SLIMANI LEILA

Romancière française née le 3 octobre 1981 à Rabat (Maroc).

Leila Slimani est née d'un père banquier, haut fonctionnaire marocain et d'une mère franco-algérienne, médecin (ORL). 

Elle a passé son bac à Rabat, en 1999, puis a poursuivi ses études à Paris, au lycée Fénelon. Devenue journaliste, elle entre à Jeune Afrique puis s'en retire pour se consacrer à l'écriture romanesque, tout en restant pigiste. 

En 2014, elle publie son premier roman, "Dans le jardin de l'ogre", et, deux ans plus tard, elle décroche le gros lot avec le Goncourt pour "Une chanson douce"  (voir ci-contre). 

Amie et soutien d'Emmanuel Macron, Leila Slimani appartient à l'establishment franco-marocain, situation sociale et financière qui favorise la sérénité chez un écrivain qui peut se consacrer à l'écriture sans penser aux contingences du quotidien. "Une chanson douce" peut être classé dans le genre polar, même si le jury du Goncourt s'y est intéressé. Auparavant, Pierre Lemaître, auteur de polars, avait lui aussi été récompensé par ce prestigieux trophée, même si l'oeuvre distinguée n'avait rien de commun avec le genre.  

Une chanson douce avec... beaucoup d'aigüs !

Le Prix Goncourt de "Chanson douce" a lancé Leila Slimani dans le grand bain de la littérature contemporaine. C'est un des bons millésimes des récents Goncourt, avec Houellebecq, Pierre Lemaître et quelques autres. 

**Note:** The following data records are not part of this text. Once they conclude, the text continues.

### src/rtl/opfwd_pkg.sv
package opfwd_pkg;
   // Bypass source slots; a lower index is closer to decode and wins.
   typedef enum int {
      SRC_EX_ALU   = 0,
      SRC_MEM_LOAD = 1,
      SRC_MEM_ALU  = 2,
      SRC_WB_LOAD  = 3,
      SRC_WB_ALU   = 4
   } fwd_src_e;

   localparam int FWD_SOURCES = 5;
endpackage

### src/rtl/opfwd_match.sv
module opfwd_match #(
   parameter int ID_W = 4
) (
   input  logic [ID_W-1:0] src_id,
   input  logic [ID_W-1:0] dst_id,
   output logic            hit
);
   localparam logic [ID_W-1:0] NO_REG = {ID_W{1'b1}};

   assign hit = (src_id != NO_REG) && (src_id == dst_id);

   always_comb begin
      if (dst_id == NO_REG)
         assert_idle_dst_no_hit_R7: assert (!hit);
   end
endmodule

### src/rtl/opfwd_prio_mux.sv
module opfwd_prio_mux #(
   parameter int WIDTH = 64,
   parameter int N_SRC = 5
) (
   input  logic [N_SRC-1:0]            hits,
   input  logic [N_SRC-1:0][WIDTH-1:0] vals,
   input  logic [WIDTH-1:0]            fallback,
   output logic [WIDTH-1:0]            sel_val
);
   // Scan from oldest to youngest so the lowest matching index is written last.
   always_comb begin
      sel_val = fallback;
      for (int i = N_SRC - 1; i >= 0; i--) begin
         if (hits[i]) sel_val = vals[i];
      end
   end

   always_comb begin
      if (hits == '0)
         assert_no_hit_fallback_R6: assert (sel_val == fallback);
      if (hits[0])
         assert_earliest_wins_R2: assert (sel_val == vals[0]);
   end
endmodule

### src/rtl/opfwd_lane.sv
module opfwd_lane #(
   parameter int WIDTH   = 64,
   parameter int ID_W    = 4,
   parameter int N_SRC   = 5,
   parameter bit HAS_OVR = 1'b0
) (
   input  logic [ID_W-1:0]             src_id,
   input  logic [N_SRC-1:0][ID_W-1:0]  dst_ids,
   input  logic [N_SRC-1:0][WIDTH-1:0] src_vals,
   input  logic [WIDTH-1:0]            rf_val,
   input  logic                        ovr_req,
   input  logic [WIDTH-1:0]            ovr_val,
   output logic [WIDTH-1:0]            operand
);
   localparam logic [ID_W-1:0] NO_REG = {ID_W{1'b1}};

   logic [N_SRC-1:0] hits;
   logic [WIDTH-1:0] fwd_val;

   for (genvar i = 0; i < N_SRC; i++) begin : g_cmp
      opfwd_match #(.ID_W(ID_W)) u_match (
         .src_id (src_id),
         .dst_id (dst_ids[i]),
         .hit    (hits[i])
      );
   end

   opfwd_prio_mux #(.WIDTH(WIDTH), .N_SRC(N_SRC)) u_mux (
      .hits     (hits),
      .vals     (src_vals),
      .fallback (rf_val),
      .sel_val  (fwd_val)
   );

   if (HAS_OVR) begin : g_ovr
      assign operand = ovr_req ? ovr_val : fwd_val;
   end else begin : g_plain
      logic unused_ovr;
      assign unused_ovr = ^{ovr_req, ovr_val};
      assign operand    = fwd_val;
   end

   always_comb begin
      if (src_id == NO_REG && !(HAS_OVR && ovr_req))
         assert_idle_src_rf_R7: assert (operand == rf_val);
   end
endmodule

### src/rtl/operand_bypass_sel.sv
module operand_bypass_sel #(
   parameter int          WIDTH     = 64,
   parameter int          ID_W      = 4,
   parameter logic [3:0]  CALL_CODE = 4'h8,
   parameter logic [3:0]  JUMP_CODE = 4'h7
) (
   input  logic [3:0]       dec_icode,
   input  logic [WIDTH-1:0] dec_next_pc,
   input  logic [ID_W-1:0]  src_a_id,
   input  logic [ID_W-1:0]  src_b_id,
   input  logic [WIDTH-1:0] rf_data_a,
   input  logic [WIDTH-1:0] rf_data_b,
   input  logic [ID_W-1:0]  ex_dst_id,
   input  logic [WIDTH-1:0] ex_alu_val,
   input  logic [ID_W-1:0]  mem_dst_alu_id,
   input  logic [ID_W-1:0]  mem_dst_load_id,
   input  logic [WIDTH-1:0] mem_alu_val,
   input  logic [WIDTH-1:0] mem_load_val,
   input  logic [ID_W-1:0]  wb_dst_alu_id,
   input  logic [ID_W-1:0]  wb_dst_load_id,
   input  logic [WIDTH-1:0] wb_alu_val,
   input  logic [WIDTH-1:0] wb_load_val,
   output logic [WIDTH-1:0] op_a,
   output logic [WIDTH-1:0] op_b
);
   import opfwd_pkg::*;

   localparam int              N_SRC  = FWD_SOURCES;
   localparam logic [ID_W-1:0] NO_REG = {ID_W{1'b1}};

   if (WIDTH < 1) begin : g_bad_width
      $error("operand_bypass_sel: WIDTH must be at least 1");
   end
   if (ID_W < 2) begin : g_bad_idw
      $error("operand_bypass_sel: ID_W must be at least 2");
   end

   logic [N_SRC-1:0][ID_W-1:0]  dst_ids;
   logic [N_SRC-1:0][WIDTH-1:0] dst_vals;
   logic                        pc_ovr;

   always_comb begin
      dst_ids[SRC_EX_ALU]   = ex_dst_id;
      dst_ids[SRC_MEM_LOAD] = mem_dst_load_id;
      dst_ids[SRC_MEM_ALU]  = mem_dst_alu_id;
      dst_ids[SRC_WB_LOAD]  = wb_dst_load_id;
      dst_ids[SRC_WB_ALU]   = wb_dst_alu_id;
      dst_vals[SRC_EX_ALU]   = ex_alu_val;
      dst_vals[SRC_MEM_LOAD] = mem_load_val;
      dst_vals[SRC_MEM_ALU]  = mem_alu_val;
      dst_vals[SRC_WB_LOAD]  = wb_load_val;
      dst_vals[SRC_WB_ALU]   = wb_alu_val;
   end

   assign pc_ovr = (dec_icode == CALL_CODE) || (dec_icode == JUMP_CODE);

   opfwd_lane #(.WIDTH(WIDTH), .ID_W(ID_W), .N_SRC(N_SRC), .HAS_OVR(1'b1)) u_lane_a (
      .src_id   (src_a_id),
      .dst_ids  (dst_ids),
      .src_vals (dst_vals),
      .rf_val   (rf_data_a),
      .ovr_req  (pc_ovr),
      .ovr_val  (dec_next_pc),
      .operand  (op_a)
   );

   opfwd_lane #(.WIDTH(WIDTH), .ID_W(ID_W), .N_SRC(N_SRC), .HAS_OVR(1'b0)) u_lane_b (
      .src_id   (src_b_id),
      .dst_ids  (dst_ids),
      .src_vals (dst_vals),
      .rf_val   (rf_data_b),
      .ovr_req  (1'b0),
      .ovr_val  ({WIDTH{1'b0}}),
      .operand  (op_b)
   );

   always_comb begin
      if (dec_icode == CALL_CODE || dec_icode == JUMP_CODE)
         assert_pc_override_R1: assert (op_a == dec_next_pc);
      if (src_b_id != NO_REG && src_b_id == ex_dst_id)
         assert_b_ex_first_R8: assert (op_b == ex_alu_val);
      if (!pc_ovr && src_a_id != NO_REG && src_a_id == ex_dst_id)
         assert_a_youngest_R10: assert (op_a == ex_alu_val);
   end
endmodule

### config.mk
export PLATFORM = sky130hd
export DESIGN_NAME = operand_bypass_sel
export DESIGN_NICKNAME = d
export VERILOG_FILES = /design/src/rtl/opfwd_pkg.sv /design/src/rtl/opfwd_match.sv /design/src/rtl/opfwd_prio_mux.sv /design/src/rtl/opfwd_lane.sv /design/src/rtl/operand_bypass_sel.sv
export SDC_FILE = /design/constraint.sdc
export NUM_CORES = 1
export LEC_CHECK = 0
export ABC_AREA = 1
export ABC_CLOCK_PERIOD_IN_PS = 1900
export BUFFER_PORTS_ARGS = -buffer_cell sky130_fd_sc_hd__buf_4
export CAP_MARGIN = 20
export CORE_AREA = 2 2 261 263
export DETAILED_ROUTE_END_ITERATION = 8
export DIE_AREA = 0 0 263 265
export GPL_ROUTABILITY_DRIVEN = 0
export SYNTH_ARGS = -nofsm -noshare
export SYNTH_HDL_FRONTEND = slang
export SYNTH_SLANG_ARGS = --single-unit
### constraint.sdc
create_clock -name vclk -period 1.9
set_input_delay 0.38 -clock vclk [all_inputs]
set_output_delay 0.38 -clock vclk [all_outputs]
set_load 0.005 [all_outputs]
# After elaboration in Yosys (flattened, before gate mapping)
# Cells that the tools add are included.
[op_classes]
muxes = 11
n_eq_ne = 14
reduce_logical = 11
[ops]
columns = ["cell", "n"]
rows = [
  ["64-bit 2-to-1 mux", 11],
  ["4-bit equality test", 10],
  ["1-bit logical AND", 10],
  ["4-bit inequality test (second input constant)", 2],
  ["4-bit by 3-bit equality test with 1-bit output (second input constant)", 1],
  ["4-bit equality test (second input constant)", 1],
  ["1-bit logical OR", 1],
]
[totals]
wordCells = 36
reg_bits = 0
inputBits = 544

# Depth between registers and ports, before layout
[depth]
word_depth = 8
mapped_depth = 14
depth_no_buf = 12

# Hierarchy
# A second synthesis with hierarchy kept.
[unflattened]
hier_cells = 2241
area_unflattened_um2 = 9496.6
[by_module_without_submodules]
columns = ["module", "cells_per_inst", "area_each_um2", "instances", "seq_area_each_um2"]
rows = [
  ["opfwd_prio_mux", 902, 3880.0, 2, 0.0],
  ["opfwd_match", 22, 85.1, 10, 0.0],
  ["opfwd_lane (u_lane_a)", 206, 844.6, 1, 0.0],
  ["operand_bypass_sel", 11, 41.3, 1, 0.0],
]

# Least setup slack after synthesis
# No wires, ideal clock.
[synth_path]
path_type = "in2out"
start = "in src_b_id[0]"
end = "out op_b[10]"
stages = 8
path_buffers = 3
arrival_ps = 1610
t_required_ps = 1520
slack_ps = -90
path_cell_list = "buf_2 -> nand2_1 -> nor2_4 -> nor4_2 -> buf_4 -> buf_2 -> a21oi_1 -> a21oi_1"
[synth_via]
elab_chain_len = 7
[synth_rtl]
columns = ["element", "line_no", "rtl"]
rows = [
  ["start: declaration", "operand_bypass_sel.sv:10", "input logic [ID_W-1:0] src_b_id,"],
  ["4-bit inequality test / 4-bit equality test (equally long branches)", "opfwd_match.sv:10", "assign hit = (src_id != NO_REG) && (src_id == dst_id);"],
  ["1-bit logical AND", "opfwd_match.sv:10", ""],
  ["64-bit 2-to-1 mux (4 in series)", "opfwd_prio_mux.sv:14", "if (hits[i]) sel_val = vals[i];"],
  ["64-bit 2-to-1 mux *", "opfwd_prio_mux.sv:14", ""],
  ["end: declaration", "operand_bypass_sel.sv:24", "output logic [WIDTH-1:0] op_b"],
]
# Mark *: on every way between the ends. The rest lies on a longest branch, timed or not.

# Worst setup path in the final report
[layout_path]
start = "in src_b_id[0]"
end = "out op_b[39]"
# Same word-level chain as after synthesis.

==> impl_metrics.env <==
export IMPL_drtAntennaViolNets=0
export IMPL_maxCapViolCount=0
export IMPL_row_count=95
export IMPL_grt_pass1_vias=17626
export IMPL_num_io_pins=672
export IMPL_layout_commonest_cell="buf_4"
export IMPL_fp_dieW_um=263
export IMPL_syn_num_nets=2653
export IMPL_ys_types=27
export IMPL_critical_path_required_ns=1.52
export IMPL_endpoint="op_b[39]"
export IMPL_hpwl_mm=59.2
export IMPL_setup_viol=128
export IMPL_clock_buffers=0
export IMPL_drt_pass1_iter_count=9
export IMPL_syn_avg_cell_area_um2=4.59
export IMPL_synth_area_um2=9690
export IMPL_finalSetupTns_ns=-67.24
export IMPL_synth_top_area_share_pct=21.9
export IMPL_drt_initial_drc_count=1653
export IMPL_total_leakage_power_uw=0.0118
export IMPL_core_area_um2=66800
export IMPL_max_freq_mhz=398
export IMPL_die_area_um2=69700
export IMPL_synth_area_top_cells="nand2_1, nand3_1, a21oi_1"
export IMPL_die_height_um=265
export IMPL_finalCritPeriodShare_pct=132
export IMPL_tightest_slew_ns=0.355
export IMPL_power_density_nw_per_um2=338
export IMPL_worst_slack_ns=-0.615
export IMPL_start_kind="input port"
export IMPL_routed_wl_mm=89.2
export IMPL_nFillCells=7120
export IMPL_io_buffers=672
export IMPL_violations="design-rule violations, negative setup slack"
export IMPL_p_total_uw=7620
export IMPL_final_cell_mix="buf_4, nand2_1, inv_1"
export IMPL_yosysWarnings=0
export IMPL_vdd_drop_max_uv=162
export IMPL_drive_gt1_share_pct=51.2
export IMPL_final_nets=3450
export IMPL_finalHoldViolCount=0
export IMPL_ys_seq_area_share_pct=0
export IMPL_rsz0062_at_grt="true"
export IMPL_grt_pass1_wl_mm=118
export IMPL_flops_and_latches=0
export IMPL_dr_total_vias=18455
export IMPL_hp_class="in -> out"
export IMPL_slew_headroom_pct=76.3
export IMPL_worstPathArrival_ns=2.13
export IMPL_grt_max_degree=61
export IMPL_antenna_found_initial=5
export IMPL_start_util_pct=14.5
export IMPL_netlist_instances=2109
export IMPL_drv_slew=0
export IMPL_dp_slack_ns=-0.706
export IMPL_path_class="in -> out"
export IMPL_postCtsHoldBufs=0
export IMPL_outcome="finished, violations left"
export IMPL_drc_errors=2
export IMPL_crit_path_max_fanout=8
export IMPL_crit_path_start="src_b_id[0]"
export IMPL_critPathCaptureType="output port"
export IMPL_grt_usage_pct=22.5
export IMPL_wire_per_inst_um=23.6
export IMPL_yosys_area_top_type="nand2_1"
export IMPL_grt_overflow=0
export IMPL_viasPerCell=4.88
export IMPL_seqCellArea_um2=0
export IMPL_area_growth_pct=133
export IMPL_period_needed_ns=2.51
==> cells by family (layout without fill, tap and decap cells) <==
logic type / after synthesis / in the layout / synth area share [%]
AOI/OAI and AO/OA: 262 / 262 / 13.6
xor gates and xnor gates: 19 / 19 / 1.72
buffers and inverters: 469 / 1264 / 21.1
other: 0 / 1 / 0
and+or+nand+nor: 1359 / 1359 / 63.6
==> layer usage <==
layer / vias up / track usage [%] / wire length, um
li1: 8433 / - / -
met1: 8494 / 27.2 / 34100
met2: 1253 / 40.0 / 43500
met3: 269 / 3.47 / 7100
met4: 6 / 8.86 / 4480
met5: - / 0 / 32
==> critical path: stages <==
cell,delay (ns)
buf_12,0.12
clkinv_8,0.05
buf_6,0.10
nand2_2,0.04
nand4_1,0.17
nor4_4,0.17
buf_4,0.17
buf_12,0.19
buf_12,0.13
buf_16,0.17
a21oi_4,0.07
a21oi_2,0.18
buf_4,0.15
==> through the flow <==
step	hold WS [ns]	instances	instance area (um^2)	util [%]
global placement	1.02	3648	17400	26.1
global route	1.04	3778	22500	33.7
finish	1.02	3778	22500	33.7
CTS	1.02	3737	20500	30.7
floorplan	0.857	2109	10300	-
detailed placement	1.02	3648	17400	26.1
==> synth_stat cells (3+ instances only) <==
master and n:
xnor2_1 5, or2_1 29, nand4_1 132, or2_2 35, buf_2 130, a21oi_1 259, nand2_1 565, inv_1 275
clkbuf_1 21, nor2_2 3, inv_2 5, buf_4 28, nor4_2 3, buf_1 6, nand3_1 386, xor2_1 14
nor2_1 196
==> worst min path at each step <==
stage,from,endpoint,cells past startpoint
after floorplan,dec_next_pc[0],op_a[0],2
after global placement,dec_next_pc[8],op_a[8],4
after detailed placement,dec_next_pc[15],op_a[15],4
after CTS,dec_next_pc[7],op_a[7],4
after global routing,dec_next_pc[15],op_a[15],4
final,dec_next_pc[20],op_a[20],4
==> area by class of cell <==
cell class / count / area (um^2) / share of cell area (%)
multi-input cells: 1640 / 10200 / 45.4
repair buffers: 983 / 10100 / 44.7
inverters: 280 / 1110 / 4.93
well taps: 873 / 1090 / 4.85
repair inverters: 1 / 30.0 / 0.133
diodes: 1 / 2.50 / 0.0111
==> repair_timing <==
action	CTS	global route
gates resized for setup	353	367
setup endpoints to repair	128	128
gates cloned	36	16
pin swaps	106	172
setup buffers	57	38
==> power breakdown <==
part	switching [uW]	total, uW	internal, uW	leakage (uW)
logic	3870	7620	3750	0.0118
registers	0	0	0	0
clock network	0	0.0000705	0.0000705	0.00000000634
total	3870	7620	3750	0.0118
(Power assumes the default switching activity.)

"Une chanson douce" raconte l'histoire d'une baby sitter qui a de très gros problèmes psychologiques. Comme tous ces genres de personnages, elle se présente comme une "perle" dans les premières pages du livre. Et puis, peu à peu, sa névrose obsessionnelle apparaît, pour finir par le drame que l'on sait... puisque, dès le début du livre, l'auteure tue le suspense... et les deux enfants, dont la baby sitter a la responsabilité. Et elle ne fait pas dans la dentelle ! 

On l'a compris, tout l'intérêt du livre tourne autour de la personnalité de la baby sitter, ainsi que de la progression graduelle de son obession. Et là, chapeau ! C'est très bien fait. Le dosage est parfait. On commence en rose bonbon et l'on finit par l'horreur, rouge sang ! La prise de conscience des parents, écartelés entre leur vie professionnelle et privée, est aussi très intéressante car elle oscille entre lâcheté et incrédulité. La vérité qu'on ne veut pas voir car elle vous arrange. 

Un roman pas follement réjouissant mais très intéressant./

"Une chanson douce" de Leila Slimani (Gallimard). Ma note :  18/20.